From an optimization exercise on the open Yosys and OpenROAD flow, aimed at small area, a short achievable clock period and few clock cycles per item; shortcuts taken in it are not production practice. Only simulation tests tie the RTL to the original design; equivalence was not proved. No activity file was given, so power comes from the tool's default toggle rates.

===== design/flow/flow/run.sh =====
#!/bin/bash
set -euo pipefail
export BUFFER_PORTS_ARGS="-buffer_cell sky130_fd_sc_hd__buf_1"
bash standard.sh finish SETUP_SLACK_MARGIN=5.6 TNS_END_PERCENT=0 > standard_flow.log 2>&1

===== design/flow/standard.sh =====
#!/bin/bash
# synth_recipe.tcl (not shown) runs the flow's synth.tcl, then flattens the netlist and writes it again
# the make line also repeats each setting of config.mk as NAME=value (left out here)
make -C /OpenROAD-flow-scripts/flow DESIGN_CONFIG=/design/flow/config.mk WORK_HOME=/design/flow/orfs CLKGATE_MAP_FILE= SYNTH_SCRIPT=/design/flow/synth_recipe.tcl "${@:-finish}"

===== design/flow/config.mk =====
export PLATFORM = sky130hd
export DESIGN_NAME = lpc1_cksum
export DESIGN_NICKNAME = lpc1_cksum
export VERILOG_FILES = /design/flow/design.v
export SDC_FILE = /design/flow/constraint.sdc
export NUM_CORES = 4
export LEC_CHECK = 0
export CAP_MARGIN = 20
export CORE_MARGIN = 2
export CORE_UTILIZATION = 40
export CTS_CLUSTER_DIAMETER = 100
export CTS_CLUSTER_SIZE = 25
export PLACE_DENSITY = 0.75
export SETUP_SLACK_MARGIN = 5
export SLEW_MARGIN = 20
export SYNTH_HIERARCHICAL = 1
export SYNTH_MEMORY_MAX_BITS = 8192
export SYNTH_MINIMUM_KEEP_SIZE = 0
export TNS_END_PERCENT = 0

===== design/flow/constraint.sdc =====
create_clock -name core_clock -period 8.0 [get_ports {clk}]
set_input_delay 1.6000 -clock core_clock [delete_from_list [all_inputs] [get_ports {clk}]]
set_output_delay 1.6000 -clock core_clock [all_outputs]
set_load 0.01 [all_outputs]

===== design/flow/design.v =====
module lpc1_crc24w (
    input  wire [23:0] f,
    input  wire [31:0] x,
    output wire [23:0] fn
);
    wire s0;
    lpc1_x2 u_s0 (.a(x[0]), .b(f[0]), .y(s0));
    wire s1;
    lpc1_x2 u_s1 (.a(x[1]), .b(f[1]), .y(s1));
    wire s2;
    lpc1_x2 u_s2 (.a(x[2]), .b(f[2]), .y(s2));
    wire s3;
    lpc1_x2 u_s3 (.a(x[3]), .b(f[3]), .y(s3));
    wire s4;
    lpc1_x2 u_s4 (.a(x[4]), .b(f[4]), .y(s4));
    wire s5;
    lpc1_x2 u_s5 (.a(x[5]), .b(f[5]), .y(s5));
    wire s6;
    lpc1_x2 u_s6 (.a(x[6]), .b(f[6]), .y(s6));
    wire s7;
    lpc1_x2 u_s7 (.a(x[7]), .b(f[7]), .y(s7));
    wire s8;
    lpc1_x2 u_s8 (.a(x[8]), .b(f[8]), .y(s8));
    wire s9;
    lpc1_x2 u_s9 (.a(x[9]), .b(f[9]), .y(s9));
    wire s10;
    lpc1_x2 u_s10 (.a(x[10]), .b(f[10]), .y(s10));
    wire s11;
    lpc1_x2 u_s11 (.a(x[11]), .b(f[11]), .y(s11));
    wire s12;
    lpc1_x2 u_s12 (.a(x[12]), .b(f[12]), .y(s12));
    wire s13;
    lpc1_x2 u_s13 (.a(x[13]), .b(f[13]), .y(s13));
    wire s14;
    lpc1_x2 u_s14 (.a(x[14]), .b(f[14]), .y(s14));
    wire s15;
    lpc1_x2 u_s15 (.a(x[15]), .b(f[15]), .y(s15));
    wire s16;
    lpc1_x2 u_s16 (.a(x[16]), .b(f[16]), .y(s16));
    wire s17;
    lpc1_x2 u_s17 (.a(x[17]), .b(f[17]), .y(s17));
    wire s18;
    lpc1_x2 u_s18 (.a(x[18]), .b(f[18]), .y(s18));
    wire s19;
    lpc1_x2 u_s19 (.a(x[19]), .b(f[19]), .y(s19));
    wire s20;
    lpc1_x2 u_s20 (.a(x[20]), .b(f[20]), .y(s20));
    wire s21;
    lpc1_x2 u_s21 (.a(x[21]), .b(f[21]), .y(s21));
    wire s22;
    lpc1_x2 u_s22 (.a(x[22]), .b(f[22]), .y(s22));
    wire s23;
    lpc1_x2 u_s23 (.a(x[23]), .b(f[23]), .y(s23));
    wire [31:0] y = {x[31], x[30], x[29], x[28], x[27], x[26], x[25], x[24], s23, s22, s21, s20, s19, s18, s17, s16, s15, s14, s13, s12, s11, s10, s9, s8, s7, s6, s5, s4, s3, s2, s1, s0};
    wire s24;
    lpc1_x2 u_s24 (.a(y[23]), .b(y[30]), .y(s24));
    wire s25;
    lpc1_x2 u_s25 (.a(y[24]), .b(y[25]), .y(s25));
    wire s26;
    lpc1_x2 u_s26 (.a(y[11]), .b(y[31]), .y(s26));
    wire s27;
    lpc1_x2 u_s27 (.a(y[0]), .b(y[3]), .y(s27));
    wire s28;
    lpc1_x2 u_s28 (.a(y[10]), .b(y[1]), .y(s28));
    wire s29;
    lpc1_x2 u_s29 (.a(y[2]), .b(y[5]), .y(s29));
    wire s30;
    lpc1_x2 u_s30 (.a(y[9]), .b(s24), .y(s30));
    wire s31;
    lpc1_x2 u_s31 (.a(y[4]), .b(y[8]), .y(s31));
    wire s32;
    lpc1_x2 u_s32 (.a(y[26]), .b(s25), .y(s32));
    wire s33;
    lpc1_x2 u_s33 (.a(y[7]), .b(s26), .y(s33));
    wire s34;
    lpc1_x2 u_s34 (.a(y[29]), .b(y[6]), .y(s34));
    wire s35;
    lpc1_x2 u_s35 (.a(y[28]), .b(s29), .y(s35));
    wire s36;
    lpc1_x2 u_s36 (.a(y[15]), .b(y[8]), .y(s36));
    wire s37;
    lpc1_x2 u_s37 (.a(y[20]), .b(y[27]), .y(s37));
    wire s38;
    lpc1_x2 u_s38 (.a(y[12]), .b(s27), .y(s38));
    wire s39;
    lpc1_x2 u_s39 (.a(y[4]), .b(s28), .y(s39));
    wire s40;
    lpc1_x2 u_s40 (.a(y[16]), .b(s30), .y(s40));
    wire s41;
    lpc1_x2 u_s41 (.a(y[14]), .b(y[6]), .y(s41));
    wire s42;
    lpc1_x2 u_s42 (.a(y[10]), .b(y[17]), .y(s42));
    wire s43;
    lpc1_x2 u_s43 (.a(y[22]), .b(y[30]), .y(s43));
    wire s44;
    lpc1_x2 u_s44 (.a(y[27]), .b(s31), .y(s44));
    wire s45;
    lpc1_x2 u_s45 (.a(y[18]), .b(s26), .y(s45));
    wire s46;
    lpc1_x2 u_s46 (.a(s25), .b(s34), .y(s46));
    wire s47;
    lpc1_x2 u_s47 (.a(y[19]), .b(s27), .y(s47));
    wire s48;
    lpc1_x2 u_s48 (.a(y[21]), .b(s28), .y(s48));
    wire s49;
    lpc1_x2 u_s49 (.a(y[24]), .b(s31), .y(s49));
    wire s50;
    lpc1_x2 u_s50 (.a(y[13]), .b(s39), .y(s50));
    wire s51;
    lpc1_x2 u_s51 (.a(y[1]), .b(s33), .y(s51));
    wire s52;
    lpc1_x2 u_s52 (.a(s35), .b(s30), .y(s52));
    wire s53;
    lpc1_x2 u_s53 (.a(y[7]), .b(s40), .y(s53));
    wire s54;
    lpc1_x2 u_s54 (.a(y[25]), .b(y[26]), .y(s54));
    wire s55;
    lpc1_x2 u_s55 (.a(y[15]), .b(y[2]), .y(s55));
    wire s56;
    lpc1_x2 u_s56 (.a(y[16]), .b(y[9]), .y(s56));
    wire s57;
    lpc1_x2 u_s57 (.a(y[12]), .b(s24), .y(s57));
    wire s58;
    lpc1_x2 u_s58 (.a(y[29]), .b(s32), .y(s58));
    wire s59;
    lpc1_x2 u_s59 (.a(y[23]), .b(s36), .y(s59));
    wire s60;
    lpc1_x2 u_s60 (.a(s41), .b(s29), .y(s60));
    wire s61;
    lpc1_x2 u_s61 (.a(y[6]), .b(s32), .y(s61));
    wire s62;
    lpc1_x2 u_s62 (.a(y[17]), .b(s37), .y(s62));
    wire s63;
    lpc1_x2 u_s63 (.a(y[19]), .b(s43), .y(s63));
    wire s64;
    lpc1_x2 u_s64 (.a(y[0]), .b(s37), .y(s64));
    wire s65;
    lpc1_x2 u_s65 (.a(y[13]), .b(s38), .y(s65));
    wire s66;
    lpc1_x2 u_s66 (.a(y[14]), .b(s35), .y(s66));
    wire s67;
    lpc1_x2 u_s67 (.a(s42), .b(s45), .y(s67));
    wire s68;
    lpc1_x2 u_s68 (.a(s62), .b(s32), .y(s68));
    wire s69;
    lpc1_x2 u_s69 (.a(s34), .b(s49), .y(s69));
    wire s70;
    lpc1_x2 u_s70 (.a(s44), .b(s51), .y(s70));
    wire s71;
    lpc1_x2 u_s71 (.a(y[27]), .b(y[31]), .y(s71));
    wire s72;
    lpc1_x2 u_s72 (.a(y[3]), .b(y[8]), .y(s72));
    wire s73;
    lpc1_x2 u_s73 (.a(s54), .b(s71), .y(s73));
    wire s74;
    lpc1_x2 u_s74 (.a(s72), .b(s73), .y(s74));
    assign fn[0] = ~(s57 ^ s74);
    wire s75;
    lpc1_x2 u_s75 (.a(y[28]), .b(s25), .y(s75));
    wire s76;
    lpc1_x2 u_s76 (.a(s31), .b(s75), .y(s76));
    wire s77;
    lpc1_x2 u_s77 (.a(s30), .b(s76), .y(s77));
    assign fn[1] = ~(s65 ^ s77);
    wire s78;
    lpc1_x2 u_s78 (.a(y[31]), .b(y[0]), .y(s78));
    wire s79;
    lpc1_x2 u_s79 (.a(y[14]), .b(y[5]), .y(s79));
    wire s80;
    lpc1_x2 u_s80 (.a(y[9]), .b(s78), .y(s80));
    wire s81;
    lpc1_x2 u_s81 (.a(s79), .b(s58), .y(s81));
    wire s82;
    lpc1_x2 u_s82 (.a(s80), .b(s50), .y(s82));
    assign fn[2] = ~(s81 ^ s82);
    wire s83;
    lpc1_x2 u_s83 (.a(s26), .b(s28), .y(s83));
    wire s84;
    lpc1_x2 u_s84 (.a(s38), .b(s59), .y(s84));
    wire s85;
    lpc1_x2 u_s85 (.a(s60), .b(s83), .y(s85));
    assign fn[3] = (s84 ^ s85);
    wire s86;
    lpc1_x2 u_s86 (.a(y[13]), .b(s55), .y(s86));
    wire s87;
    lpc1_x2 u_s87 (.a(s61), .b(s86), .y(s87));
    wire s88;
    lpc1_x2 u_s88 (.a(s40), .b(s87), .y(s88));
    assign fn[4] = ~(s70 ^ s88);
    wire s89;
    lpc1_x2 u_s89 (.a(y[24]), .b(s42), .y(s89));
    wire s90;
    lpc1_x2 u_s90 (.a(s89), .b(s66), .y(s90));
    assign fn[5] = (s53 ^ s90);
    wire s91;
    lpc1_x2 u_s91 (.a(s36), .b(s27), .y(s91));
    wire s92;
    lpc1_x2 u_s92 (.a(s46), .b(s91), .y(s92));
    assign fn[6] = (s67 ^ s92);
    wire s93;
    lpc1_x2 u_s93 (.a(y[18]), .b(y[23]), .y(s93));
    wire s94;
    lpc1_x2 u_s94 (.a(s56), .b(s93), .y(s94));
    wire s95;
    lpc1_x2 u_s95 (.a(s47), .b(s94), .y(s95));
    assign fn[7] = ~(s95 ^ s70);
    wire s96;
    lpc1_x2 u_s96 (.a(y[31]), .b(s39), .y(s96));
    wire s97;
    lpc1_x2 u_s97 (.a(s47), .b(s52), .y(s97));
    wire s98;
    lpc1_x2 u_s98 (.a(s68), .b(s96), .y(s98));
    assign fn[8] = ~(s97 ^ s98);
    wire s99;
    lpc1_x2 u_s99 (.a(y[0]), .b(y[11]), .y(s99));
    wire s100;
    lpc1_x2 u_s100 (.a(y[18]), .b(y[20]), .y(s100));
    wire s101;
    lpc1_x2 u_s101 (.a(s99), .b(s100), .y(s101));
    wire s102;
    lpc1_x2 u_s102 (.a(s35), .b(s48), .y(s102));
    wire s103;
    lpc1_x2 u_s103 (.a(s57), .b(s101), .y(s103));
    wire s104;
    lpc1_x2 u_s104 (.a(s69), .b(s102), .y(s104));
    assign fn[9] = ~(s103 ^ s104);
    wire s105;
    lpc1_x2 u_s105 (.a(y[21]), .b(y[9]), .y(s105));
    wire s106;
    lpc1_x2 u_s106 (.a(s29), .b(s105), .y(s106));
    wire s107;
    lpc1_x2 u_s107 (.a(s46), .b(s63), .y(s107));
    wire s108;
    lpc1_x2 u_s108 (.a(s106), .b(s51), .y(s108));
    wire s109;
    lpc1_x2 u_s109 (.a(s65), .b(s107), .y(s109));
    assign fn[10] = ~(s108 ^ s109);
    wire s110;
    lpc1_x2 u_s110 (.a(y[22]), .b(y[2]), .y(s110));
    wire s111;
    lpc1_x2 u_s111 (.a(y[7]), .b(s41), .y(s111));
    wire s112;
    lpc1_x2 u_s112 (.a(s110), .b(s64), .y(s112));
    wire s113;
    lpc1_x2 u_s113 (.a(s111), .b(s50), .y(s113));
    assign fn[11] = (s112 ^ s113);
    wire s114;
    lpc1_x2 u_s114 (.a(y[11]), .b(y[1]), .y(s114));
    wire s115;
    lpc1_x2 u_s115 (.a(y[21]), .b(y[3]), .y(s115));
    wire s116;
    lpc1_x2 u_s116 (.a(y[7]), .b(s114), .y(s116));
    wire s117;
    lpc1_x2 u_s117 (.a(s115), .b(s59), .y(s117));
    wire s118;
    lpc1_x2 u_s118 (.a(s116), .b(s66), .y(s118));
    assign fn[12] = (s117 ^ s118);
    wire s119;
    lpc1_x2 u_s119 (.a(y[22]), .b(s55), .y(s119));
    wire s120;
    lpc1_x2 u_s120 (.a(s56), .b(s38), .y(s120));
    wire s121;
    lpc1_x2 u_s121 (.a(s119), .b(s69), .y(s121));
    assign fn[13] = (s120 ^ s121);
    wire s122;
    lpc1_x2 u_s122 (.a(y[25]), .b(y[17]), .y(s122));
    wire s123;
    lpc1_x2 u_s123 (.a(y[3]), .b(y[5]), .y(s123));
    wire s124;
    lpc1_x2 u_s124 (.a(s122), .b(s123), .y(s124));
    wire s125;
    lpc1_x2 u_s125 (.a(s124), .b(s50), .y(s125));
    assign fn[14] = (s53 ^ s125);
    wire s126;
    lpc1_x2 u_s126 (.a(y[26]), .b(s49), .y(s126));
    wire s127;
    lpc1_x2 u_s127 (.a(s60), .b(s67), .y(s127));
    assign fn[15] = ~(s126 ^ s127);
    wire s128;
    lpc1_x2 u_s128 (.a(y[26]), .b(y[18]), .y(s128));
    wire s129;
    lpc1_x2 u_s129 (.a(y[19]), .b(y[5]), .y(s129));
    wire s130;
    lpc1_x2 u_s130 (.a(y[6]), .b(s36), .y(s130));
    wire s131;
    lpc1_x2 u_s131 (.a(s128), .b(s129), .y(s131));
    wire s132;
    lpc1_x2 u_s132 (.a(s30), .b(s33), .y(s132));
    wire s133;
    lpc1_x2 u_s133 (.a(s130), .b(s131), .y(s133));
    assign fn[16] = ~(s132 ^ s133);
    wire s134;
    lpc1_x2 u_s134 (.a(y[10]), .b(y[20]), .y(s134));
    wire s135;
    lpc1_x2 u_s135 (.a(s134), .b(s47), .y(s135));
    wire s136;
    lpc1_x2 u_s136 (.a(s61), .b(s135), .y(s136));
    assign fn[17] = ~(s53 ^ s136);
    wire s137;
    lpc1_x2 u_s137 (.a(s31), .b(s48), .y(s137));
    wire s138;
    lpc1_x2 u_s138 (.a(s33), .b(s68), .y(s138));
    assign fn[18] = (s137 ^ s138);
    wire s139;
    lpc1_x2 u_s139 (.a(y[21]), .b(y[22]), .y(s139));
    wire s140;
    lpc1_x2 u_s140 (.a(s27), .b(s139), .y(s140));
    wire s141;
    lpc1_x2 u_s141 (.a(s45), .b(s140), .y(s141));
    assign fn[19] = ~(s52 ^ s141);
    wire s142;
    lpc1_x2 u_s142 (.a(s34), .b(s28), .y(s142));
    wire s143;
    lpc1_x2 u_s143 (.a(s32), .b(s44), .y(s143));
    wire s144;
    lpc1_x2 u_s144 (.a(s63), .b(s142), .y(s144));
    assign fn[20] = (s143 ^ s144);
    wire s145;
    lpc1_x2 u_s145 (.a(s54), .b(s64), .y(s145));
    wire s146;
    lpc1_x2 u_s146 (.a(s33), .b(s52), .y(s146));
    assign fn[21] = ~(s145 ^ s146);
    wire s147;
    lpc1_x2 u_s147 (.a(y[28]), .b(s24), .y(s147));
    wire s148;
    lpc1_x2 u_s148 (.a(s46), .b(s48), .y(s148));
    assign fn[22] = (s147 ^ s148);
    wire s149;
    lpc1_x2 u_s149 (.a(y[2]), .b(s43), .y(s149));
    wire s150;
    lpc1_x2 u_s150 (.a(s58), .b(s33), .y(s150));
    assign fn[23] = ~(s149 ^ s150);
endmodule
━━━━━━━━━━━━━━━━━━━━
• TASK PROMPT
Above are the entries. Quote exactly the lines from the one bearing "lpc1_x2 u_s62 (.a(y[17]), .b(s37), .y(s62));" through the one bearing "assign fn[4] = ~(s70 ^ s88);".

• RESPONSE
    lpc1_x2 u_s62 (.a(y[17]), .b(s37), .y(s62));
    wire s63;
    lpc1_x2 u_s63 (.a(y[19]), .b(s43), .y(s63));
    wire s64;
    lpc1_x2 u_s64 (.a(y[0]), .b(s37), .y(s64));
    wire s65;
    lpc1_x2 u_s65 (.a(y[13]), .b(s38), .y(s65));
    wire s66;
    lpc1_x2 u_s66 (.a(y[14]), .b(s35), .y(s66));
    wire s67;
    lpc1_x2 u_s67 (.a(s42), .b(s45), .y(s67));
    wire s68;
    lpc1_x2 u_s68 (.a(s62), .b(s32), .y(s68));
    wire s69;
    lpc1_x2 u_s69 (.a(s34), .b(s49), .y(s69));
    wire s70;
    lpc1_x2 u_s70 (.a(s44), .b(s51), .y(s70));
    wire s71;
    lpc1_x2 u_s71 (.a(y[27]), .b(y[31]), .y(s71));
    wire s72;
    lpc1_x2 u_s72 (.a(y[3]), .b(y[8]), .y(s72));
    wire s73;
    lpc1_x2 u_s73 (.a(s54), .b(s71), .y(s73));
    wire s74;
    lpc1_x2 u_s74 (.a(s72), .b(s73), .y(s74));
    assign fn[0] = ~(s57 ^ s74);
    wire s75;
    lpc1_x2 u_s75 (.a(y[28]), .b(s25), .y(s75));
    wire s76;
    lpc1_x2 u_s76 (.a(s31), .b(s75), .y(s76));
    wire s77;
    lpc1_x2 u_s77 (.a(s30), .b(s76), .y(s77));
    assign fn[1] = ~(s65 ^ s77);
    wire s78;
    lpc1_x2 u_s78 (.a(y[31]), .b(y[0]), .y(s78));
    wire s79;
    lpc1_x2 u_s79 (.a(y[14]), .b(y[5]), .y(s79));
    wire s80;
    lpc1_x2 u_s80 (.a(y[9]), .b(s78), .y(s80));
    wire s81;
    lpc1_x2 u_s81 (.a(s79), .b(s58), .y(s81));
    wire s82;
    lpc1_x2 u_s82 (.a(s80), .b(s50), .y(s82));
    assign fn[2] = ~(s81 ^ s82);
    wire s83;
    lpc1_x2 u_s83 (.a(s26), .b(s28), .y(s83));
    wire s84;
    lpc1_x2 u_s84 (.a(s38), .b(s59), .y(s84));
    wire s85;
    lpc1_x2 u_s85 (.a(s60), .b(s83), .y(s85));
    assign fn[3] = (s84 ^ s85);
    wire s86;
    lpc1_x2 u_s86 (.a(y[13]), .b(s55), .y(s86));
    wire s87;
    lpc1_x2 u_s87 (.a(s61), .b(s86), .y(s87));
    wire s88;
    lpc1_x2 u_s88 (.a(s40), .b(s87), .y(s88));
    assign fn[4] = ~(s70 ^ s88);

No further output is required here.